§ Task brief: Exactly transcribe the line that holds "clkbuf,6,10" and every remaining line of the records, up to and including the final one, with nothing else.

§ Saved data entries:
### src/rtl/uart_pkg.sv
`timescale 1ns/1ps
// uart_pkg
// Definitions shared by the UART transmitter and receiver so that both sides
// agree on bit timing and framing.
//   DEFAULT_BIT_RATE / DEFAULT_CLK_HZ : default line rate and system clock
//   tx_state_t                        : transmitter FSM states
//   cycles_per_bit()                  : clock cycles per serial bit
package uart_pkg;

  localparam int DEFAULT_BIT_RATE = 9600;
  localparam int DEFAULT_CLK_HZ   = 50_000_000;

  // ST_PARITY is only entered when UART_TX_PARITY_EN is defined.
  typedef enum logic [2:0] {
    ST_IDLE,
    ST_START,
    ST_DATA,
    ST_PARITY,
    ST_STOP
  } tx_state_t;

  // Integer division: the receiver uses the same rounding, so both ends
  // drift identically against the nominal rate.
  function automatic int cycles_per_bit(input int clk_hz, input int bit_rate);
    return clk_hz / bit_rate;
  endfunction

endpackage

### src/rtl/uart_tx_fifo.sv
`timescale 1ns/1ps
// uart_tx_fifo
// Small circular FIFO holding bytes waiting to be serialised.
//   clk, resetn : clock, asynchronous active-low reset
//   push        : write request (ignored when full, data dropped)
//   push_data   : data written on an accepted push
//   pop         : read request (ignored when empty)
//   head        : oldest entry, valid while !empty
//   full, empty : occupancy flags derived from count
//   count       : number of stored entries (0..FIFO_DEPTH)
module uart_tx_fifo #(
  parameter int FIFO_DEPTH = 4,
  parameter int WIDTH      = 8
) (
  input  logic                        clk,
  input  logic                        resetn,
  input  logic                        push,
  input  logic [WIDTH-1:0]            push_data,
  input  logic                        pop,
  output logic [WIDTH-1:0]            head,
  output logic                        full,
  output logic                        empty,
  output logic [$clog2(FIFO_DEPTH):0] count
);

  localparam int PTR_W = $clog2(FIFO_DEPTH);
  localparam logic [PTR_W:0] FULL_COUNT = FIFO_DEPTH[PTR_W:0];

  logic [WIDTH-1:0] mem [FIFO_DEPTH];
  logic [PTR_W-1:0] wr_ptr;
  logic [PTR_W-1:0] rd_ptr;
  logic             push_ok;
  logic             pop_ok;

  assign full    = (count == FULL_COUNT);
  assign empty   = (count == '0);
  assign push_ok = push && !full;
  assign pop_ok  = pop && !empty;

  // The head is read combinationally so the FSM can load it on the same edge
  // it pops, which gives the one-cycle push-to-start latency.
  assign head = mem[rd_ptr];

  always_ff @(posedge clk) begin
    if (push_ok) mem[wr_ptr] <= push_data;
  end

  always_ff @(posedge clk or negedge resetn) begin
    if (!resetn) begin
      wr_ptr <= '0;
      rd_ptr <= '0;
      count  <= '0;
    end else begin
      // Depth is a power of two, so pointer overflow is the wrap.
      if (push_ok) wr_ptr <= wr_ptr + 1'b1;
      if (pop_ok)  rd_ptr <= rd_ptr + 1'b1;
      case ({push_ok, pop_ok})
        2'b10:   count <= count + 1'b1;
        2'b01:   count <= count - 1'b1;
        default: ;
      endcase
    end
  end

endmodule

### src/rtl/uart_tx.sv
`timescale 1ns/1ps
// uart_tx
// UART transmitter: bytes enter through a small FIFO and leave on uart_txd
// as start bit, LSB-first payload, optional even parity, stop bit(s).
// Optional feature: define UART_TX_PARITY_EN to add an even parity bit after
// the payload; otherwise frames are 8N1 and no parity logic exists.
//   clk, resetn   : clock, asynchronous active-low reset
//   uart_tx_en    : write strobe, accepted when uart_tx_ready is high
//   uart_tx_data  : byte written with uart_tx_en
//   uart_tx_ready : FIFO has room
//   uart_tx_busy  : FIFO non-empty or a frame is on the line
//   uart_txd      : registered serial output, idle high
module uart_tx
  import uart_pkg::*;
#(
  parameter int BIT_RATE     = DEFAULT_BIT_RATE,
  parameter int CLK_HZ       = DEFAULT_CLK_HZ,
  parameter int PAYLOAD_BITS = 8,
  parameter int STOP_BITS    = 1,
  parameter int FIFO_DEPTH   = 4
) (
  input  logic                    clk,
  input  logic                    resetn,
  input  logic                    uart_tx_en,
  input  logic [PAYLOAD_BITS-1:0] uart_tx_data,
  output logic                    uart_tx_ready,
  output logic                    uart_tx_busy,
  output logic                    uart_txd
);

  localparam int CYCLES_PER_BIT = cycles_per_bit(CLK_HZ, BIT_RATE);
  localparam int CNT_W  = (CYCLES_PER_BIT > 1) ? $clog2(CYCLES_PER_BIT) : 1;
  localparam int IDX_W  = (PAYLOAD_BITS > 1) ? $clog2(PAYLOAD_BITS) : 1;
  localparam int FCNT_W = $clog2(FIFO_DEPTH) + 1;
  localparam logic [CNT_W-1:0] CNT_LAST = CNT_W'(CYCLES_PER_BIT - 1);
  localparam logic [IDX_W-1:0] IDX_LAST = IDX_W'(PAYLOAD_BITS - 1);
  localparam logic             STOP_LAST = 1'(STOP_BITS - 1);

  tx_state_t               state;
  logic [CNT_W-1:0]        bit_cnt;
  logic [IDX_W-1:0]        bit_idx;
  logic                    stop_idx;
  logic [PAYLOAD_BITS-1:0] shift_reg;
  logic [PAYLOAD_BITS-1:0] shift_next;
`ifdef UART_TX_PARITY_EN
  logic                    parity_reg;
`endif

  logic                    fifo_pop;
  logic                    fifo_full;
  logic                    fifo_empty;
  logic [PAYLOAD_BITS-1:0] fifo_head;
  logic [FCNT_W-1:0]       fifo_count;
  logic                    bit_end;
  logic                    last_stop;

  uart_tx_fifo #(
    .FIFO_DEPTH (FIFO_DEPTH),
    .WIDTH      (PAYLOAD_BITS)
  ) u_fifo (
    .clk       (clk),
    .resetn    (resetn),
    .push      (uart_tx_en),
    .push_data (uart_tx_data),
    .pop       (fifo_pop),
    .head      (fifo_head),
    .full      (fifo_full),
    .empty     (fifo_empty),
    .count     (fifo_count)
  );

  assign bit_end    = (bit_cnt == CNT_LAST);
  assign last_stop  = (state == ST_STOP) && bit_end && (stop_idx == STOP_LAST);
  assign shift_next = shift_reg >> 1;

  // Pop either from idle or on the final stop-bit edge, so queued bytes
  // follow each other with no idle gap on the line.
  assign fifo_pop = !fifo_empty && ((state == ST_IDLE) || last_stop);

  assign uart_tx_ready = !fifo_full;
  assign uart_tx_busy  = (state != ST_IDLE) || (fifo_count != '0);

  always_ff @(posedge clk or negedge resetn) begin
    if (!resetn) begin
      state     <= ST_IDLE;
      bit_cnt   <= '0;
      bit_idx   <= '0;
      stop_idx  <= 1'b0;
      shift_reg <= '0;
      uart_txd  <= 1'b1;
`ifdef UART_TX_PARITY_EN
      parity_reg <= 1'b0;
`endif
    end else begin
      case (state)
        ST_IDLE: begin
          uart_txd <= 1'b1;
          if (fifo_pop) begin
            shift_reg <= fifo_head;
`ifdef UART_TX_PARITY_EN
            parity_reg <= ^fifo_head;
`endif
            bit_cnt  <= '0;
            state    <= ST_START;
            uart_txd <= 1'b0;
          end
        end

        ST_START: begin
          if (bit_end) begin
            bit_cnt  <= '0;
            bit_idx  <= '0;
            state    <= ST_DATA;
            uart_txd <= shift_reg[0];
          end else begin
            bit_cnt <= bit_cnt + 1'b1;
          end
        end

        ST_DATA: begin
          if (bit_end) begin
            bit_cnt <= '0;
            if (bit_idx == IDX_LAST) begin
`ifdef UART_TX_PARITY_EN
              state    <= ST_PARITY;
              uart_txd <= parity_reg;
`else
              state    <= ST_STOP;
              stop_idx <= 1'b0;
              uart_txd <= 1'b1;
`endif
            end else begin
              bit_idx   <= bit_idx + 1'b1;
              shift_reg <= shift_next;
              uart_txd  <= shift_next[0];
            end
          end else begin
            bit_cnt <= bit_cnt + 1'b1;
          end
        end

`ifdef UART_TX_PARITY_EN
        ST_PARITY: begin
          if (bit_end) begin
            bit_cnt  <= '0;
            stop_idx <= 1'b0;
            state    <= ST_STOP;
            uart_txd <= 1'b1;
          end else begin
            bit_cnt <= bit_cnt + 1'b1;
          end
        end
`endif

        ST_STOP: begin
          if (bit_end) begin
            bit_cnt <= '0;
            if (stop_idx == STOP_LAST) begin
              if (fifo_pop) begin
                shift_reg <= fifo_head;
`ifdef UART_TX_PARITY_EN
                parity_reg <= ^fifo_head;
`endif
                state    <= ST_START;
                uart_txd <= 1'b0;
              end else begin
                state    <= ST_IDLE;
                uart_txd <= 1'b1;
              end
            end else begin
              stop_idx <= 1'b1;
            end
          end else begin
            bit_cnt <= bit_cnt + 1'b1;
          end
        end

        default: begin
          state    <= ST_IDLE;
          uart_txd <= 1'b1;
        end
      endcase
    end
  end

endmodule

### config.mk
export PLATFORM = sky130hd
export DESIGN_NAME = uart_tx
export DESIGN_NICKNAME = d
export VERILOG_FILES = /design/src/rtl/uart_pkg.sv /design/src/rtl/uart_tx_fifo.sv /design/src/rtl/uart_tx.sv
export SDC_FILE = /design/constraint.sdc
export NUM_CORES = 1
export LEC_CHECK = 0
export BUFFER_PORTS_ARGS = -buffer_cell sky130_fd_sc_hd__buf_4
export CAP_MARGIN = 20
export CORE_MARGIN = 2
export CORE_UTILIZATION = 40
export DETAILED_ROUTE_END_ITERATION = 10
export PLACE_DENSITY_LB_ADDON = 0.3
export SETUP_SLACK_MARGIN = 0.5
export SYNTH_ARGS = -nofsm -noshare
export SYNTH_HDL_FRONTEND = slang
export SYNTH_SLANG_ARGS = --single-unit
### constraint.sdc
create_clock -name clk -period 3.8 [get_ports clk]
set_input_delay 0.38 -clock clk [delete_from_list [all_inputs] [get_ports clk]]
set_output_delay 0.38 -clock clk [all_outputs]
set_load 0.05 [all_outputs]
---- Yosys cells after proc, flatten, opt, wreduce, memory -nomap -nowiden ----
Memory sizes are Yosys's and may differ from the RTL's.
Cells that the tools add are included.
storage, ports and cells
  register bits after elaboration ......... 36
  memory bits (writable) .................. 32
  input port bits ......................... 11
  output and inout bits ................... 3
  logic and storage cells ................. 93
  memories ................................ 1
cells by class
  add/subtract/negate cells ............... 6
  eq/ne operators ......................... 15
  multiplexer cells ....................... 36
  bitwise logic cells ..................... 1
  reduce and logical (&&, ||, !) cells .... 25
memories
  memory      depth  bits a word  rd ports  clocked after Yosys merged registers in  write ports  RTL line            RTL
  u_fifo.mem  4      8            1         0                                        1            uart_tx_fifo.sv:29  logic [WIDTH-1:0] mem [FIFO_DEPTH];
operators by type and width
  cell                                           number
  two-way mux 8 bit                              5
  two-way mux 3 bit                              9
  two-way mux 13 bit                             2
  case mux 13 bit (2 select lines)               1
  case mux 8 bit (3 select lines)                1
  adder 13 x 1 -> 13 bit, second input constant  1
  == test 13 bit, second input constant          1
  two-way mux 1 bit                              13
  != test 2 bit, second input constant           6
  case mux 3 bit (2 select lines)                2
  case mux 3 bit (4 select lines)                1
  AND reduction 4 bit                            3
  == test 3 bit, second input constant           3
  nonzero test 3 bit                             3
  nonzero test 2 bit                             4
  adder 3 x 1 -> 3 bit, second input constant    2
  zero test 3 bit                                2
  AND reduction 6 bit                            1
  logical AND 1 bit                              5
  AND reduction 5 bit                            1
  adder 2 x 1 -> 2 bit, second input constant    2
  case mux 1 bit (4 select lines)                1
  == test 3 x 1 -> 1 bit, second input constant  1
  == test 3 x 2 -> 1 bit, second input constant  1
  other kinds (10)                               12

---- Longest topological paths before layout ----
Gate-level depths: netlist (run 1).
  depth in word-level cells ............... 9
  gate-level depth with buffers ........... 11
  gate-level depth less buffers ........... 11

---- By module ----
Synthesis (run 1) repeated with hierarchy kept, for this count alone.
second synthesis, totals
  cells, all modules ...................... 273
  area, all modules ....................... 3337.0 um^2
modules (own cells, without submodules)
  module        instances  cells each  area each (um^2)
  uart_tx       1          194         1744.2
  uart_tx_fifo  1          79          1592.8

---- Worst setup path before layout (run 1) ----
OpenSTA, ideal clock, no wires.
  path kind ............................... register -> register
  start point ............................. register bit_cnt[8]
  end point ............................... register u_fifo.count[2]
  library setup time ...................... 0.079 ns
  data arrival time ....................... 2.645 ns
  required time ........................... 3.721 ns
  slack ................................... 1.076 ns
  stages on the path, launching flop included .. 11
  path buffers ............................ 0
  path through ............................ dfrtp_1 > or4b_4 > nor4_2 > o21ai_2 > inv_2 > ha_1 > inv_1 > fa_1 > xor2_1 > nor2_1 > xor2_1
between the ends
  word-level cells in the longest chain between the ends .. 8
  elaborated cells between the ends (all ways) .. 10
  those cells by class .................... 3 x eq/ne; 1 x mux; 6 x reduce/logical
RTL lines
  element                                                                RTL line            RTL
  start: declaration                                                     uart_tx.sv:40       logic [CNT_W-1:0] bit_cnt;
  start signal: assignment                                               uart_tx.sv:116      bit_cnt <= bit_cnt + 1'b1;
  start signal: assignment                                               uart_tx.sv:138      bit_cnt <= bit_cnt + 1'b1;
  start signal: assignment                                               uart_tx.sv:174      bit_cnt <= bit_cnt + 1'b1;
  == test 13 bit (*)                                                     uart_tx.sv:72       assign bit_end = (bit_cnt == CNT_LAST);
  logical AND 1 bit (*) (2 in series)                                    uart_tx.sv:73       assign last_stop = (state == ST_STOP) && bit_end && (stop_idx == STOP_LAST);
  logical OR 1 bit (*)                                                   uart_tx.sv:78       assign fifo_pop = !fifo_empty && ((state == ST_IDLE) || last_stop);
  logical AND 1 bit (*)                                                  uart_tx.sv:78
  logical AND 1 bit (*)                                                  uart_tx_fifo.sv:38  assign pop_ok = pop && !empty;
  net u_fifo.pop_ok                                                      uart_tx_fifo.sv:33  logic pop_ok;
  == test 2 x 1 -> 1 bit or == test 2 bit (tied branches)                uart_tx_fifo.sv:57  case ({push_ok, pop_ok})
  case mux 3 bit (2 select lines) or nonzero test 2 bit (tied branches)  --
  end signal: assignment                                                 uart_tx_fifo.sv:58  2'b10: count <= count + 1'b1;
  end signal: assignment                                                 uart_tx_fifo.sv:59  2'b01: count <= count - 1'b1;
  end: declaration                                                       uart_tx_fifo.sv:23  output logic [$clog2(FIFO_DEPTH):0] count
Mark *: on every way through the listed nets, which the timed path passes. The rest lies on a longest branch.
A chain may end at the register's enable or synchronous reset.

---- Final worst setup path (run 1) ----
Same ends and word-level chain as after synthesis.

==> impl_metrics.tcl, run 1 <==
set metrics [dict create \
    worstSetupEndpointType "flop" \
    synth_top_area_share_pct 30.46 \
    timing.critical_path.buf_inv 3 \
    drt_wl_total_mm 5.428 \
    drtIter0Drc 128 \
    total_power_w 0.001740 \
    synth_flop_cell "dfrtp_1" \
    crit_top_cell "xor2_1" \
    relSlewSlack_pct 58.00 \
    grt_max_degree 36 \
    critical_path.top_delay_family "simple AND/OR/NAND/NOR gates" \
    cp-startpoint "bit_cnt[8]" \
    cts_root_buf "clkbuf_8" \
    cts_setup_buffers 0 \
    synth_edf_count 32 \
    power_leakage_nw 1.403 \
    die_area_um2 8612 \
    yosysTopAreaCell "edfxtp_1" \
    reg2reg_setup_slack_ps 1080 \
    cp.arrival_ps 2990 \
    diodes 0 \
    vias 1900 \
    area_growth_pct 12.81 \
    drv_cap 0 \
    p_per_area_nw_per_um2 489.1 \
    critPathMaxFanout 10 \
    cts.sinks 67 \
    yosys-top-cells-area "edfxtp_1 (30%), dfrtp_1 (27%), mux4_2 (5.7%), xor2_1 (3.9%), ha_1 (3.2%)" \
    clock_latency_ps 350 \
    cts-resized-gates 0 \
    drv_slew 0 \
    hold_depth 1 \
    worstPathCellList "or4b_4 > nor4_2 > buf_4 > o21ai_2 > inv_2 > ha_1 > inv_1 > fa_1 > xor2_1 > nor2_1 > xor2_1" \
    yosysSeqAreaShare_pct 58.27 \
    reg2reg_to "u_fifo.count[2]" \
    cts_tree "done" \
    start_util_pct 41.03 \
    synth_seq_cells 67 \
    synthesis.nets 266 \
    min_period_ps 2725 \
    final_core_util_pct 46.29 \
    cp_slowest_cell "or4b_4" \
    max_slew.worst_pin.slew_ps 630.0 \
    routed.top_layer "met4" \
    routabilityCongestion 0.8087 \
    required_ps 4070 \
    routedWlPerCell_um 14.67 \
    overflow 0 \
    largest_reg_flops 32 \
    cp_slowest_stage_delay_ps 550 \
    htreeDepth 3 \
    path_clk_slew_ps 80 \
    synthCells 246 \
    synth.most_common_cell "dfrtp_1" \
    rows 32 \
    io_buffer_count 13 \
    boundaryPins 14 \
    rsz0062_at_grt "no" \
    core-area_um2 7687 \
    met3_length_um 198 \
    pre_cts_slack_ps 1081 \
    hold_path_end "u_fifo.mem[3][7]" \
    dpl.hpwl_mm 3.621 \
    period_share_pct 71.71 \
    criticalPathCategory "flop to flop" \
    clock_tree.buffer_depth 2 \
    place_area_um2 3348 \
    reg2reg_depth 11 \
    met1_length_mm 2.499 \
    via_per_inst 5.135 \
    ys_warn_count 0 \
    grt_pass1_vias 1965 \
    peakVddDrop_v 0.0002799 \
    run_status "completed" \
    die_w_um 92.80 \
    grt_first_pass_wirelength_mm 9.377 \
    route.detailed.drc 0 \
    setup_violations 0 \
    drtAntennaViolNets 0 \
    grt_antenna_before_repair 0 \
    drive_gt1_share_pct 20.15 \
    dr.pass1.iters 4 \
    fin_tns_setup_ps 0 \
    fill_cells 709 \
    avgSynthCellArea_um2 12.82 \
    min_from "uart_tx_data[7]" \
    cts_buffers 9 \
    fin_worst_skew_ps 9.018 \
    fin_ws_ps 1075 \
    cts_hold_buf 1 \
    ys_types 54 \
    synth_area_um2 3154 \
    wl_met2_mm 2.642 \
    nets 283 \
    reg2reg_from "bit_cnt[8]" \
    hold_viol_final 0 \
    ys_async_sr_fraction_pct 52.24 \
    finalInstanceArea_um2 3558 \
    track_usage_pct 14.38 \
    fmax_mhz 367.0 \
    die_h_um 92.80 \
    synth_top_cells_by_count "dfrtp_1 (34), edfxtp_1 (32), nor2_1 (18)" \
    startpoint_type "flop" \
    holdCritPathClass "input pin to flop" \
]
==> worst register-to-register path: stages, from the launching register on <==
cell and delay [ps]:
dfrtp_1 420, or4b_4 550, nor4_2 220, buf_4 190, o21ai_2 150, inv_2 100
ha_1 180, inv_1 60, fa_1 370, xor2_1 150, nor2_1 110, xor2_1 150
==> power by group <==
part           internal [W]  total [W]  switching, W
logic             0.0000941   0.000242      0.000148
registers          0.000864   0.000899     0.0000352
clock network      0.000310   0.000599      0.000289
total               0.00127    0.00174      0.000473
==> kinds of logic (layout without fill, tap and decap cells) <==
| logic type | count (synthesis) | count (layout) | synth area share [%] |
|---|---|---|---|
| and+or+nand+nor | 81 | 81 | 14.12 |
| DFF | 67 | 67 | 58.27 |
| AOI/OAI and AO/OA | 40 | 40 | 9.837 |
| buffers and inverters | 22 | 44 | 2.895 |
| xor gates and xnor gates | 17 | 17 | 4.721 |
| adders and majority gates | 10 | 10 | 4.126 |
| muxes | 9 | 9 | 6.029 |
==> layer usage <==
| metal | global-route usage (%) | up-vias |
|---|---|---|
| met5 | 0 | - |
| met4 | 6.495 | 0 |
| met3 | 5.126 | 8 |
| met2 | 22.95 | 25 |
| met1 | 17.50 | 928 |
| li1 | - | 939 |
==> how the worst max path moves through the flow <==
stage / endpoint / slack [ps] / cells past startpoint
after CTS: u_fifo.count[2] / 1040 / 11
after global routing: u_fifo.count[2] / 850 / 11
after global placement: u_fifo.count[2] / 1140 / 11
after floorplan: u_fifo.count[2] / 1080 / 10
after detailed placement: u_fifo.count[2] / 1080 / 11
final: u_fifo.count[2] / 1080 / 11
==> layout make-up <==
class / count / area (µm²) / share of cell area (%)
multi-input combinational: 157 / 1225 / 34.42
timing repair buffer: 16 / 122.6 / 3.446
clock buffer: 10 / 127.6 / 3.586
clock inverter: 6 / 72.57 / 2.039
tap: 102 / 127.6 / 3.586
sequential: 67 / 1838 / 51.65
inverter: 12 / 45.04 / 1.266
==> stage by stage <==
stage               hold slack, ps  instances
floorplan                    84.41        246
global placement             365.5        353
detailed placement           369.2        353
CTS                          200.6        370
global route                 206.4        370
finish                       223.2        370
==> cell usage in the layout, fill, tap and decap left out, drive strengths merged, types with 7 or more instances in the layout <==
cell type,Yosys,layout
inv,12,14
clkbuf,6,10
o21ai,9,9
nand2b,10,10
buf,4,15
nor2,20,20
ha,8,8
xor2,14,14
nor3,7,7
mux4,8,8
edfxtp,32,32
nand2,15,15
dfrtp,34,34
nand3,8,8
No activity file was read; power rests on OpenSTA's default activity.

§ Response to the exercise:
clkbuf,6,10
o21ai,9,9
nand2b,10,10
buf,4,15
nor2,20,20
ha,8,8
xor2,14,14
nor3,7,7
mux4,8,8
edfxtp,32,32
nand2,15,15
dfrtp,34,34
nand3,8,8
No activity file was read; power rests on OpenSTA's default activity.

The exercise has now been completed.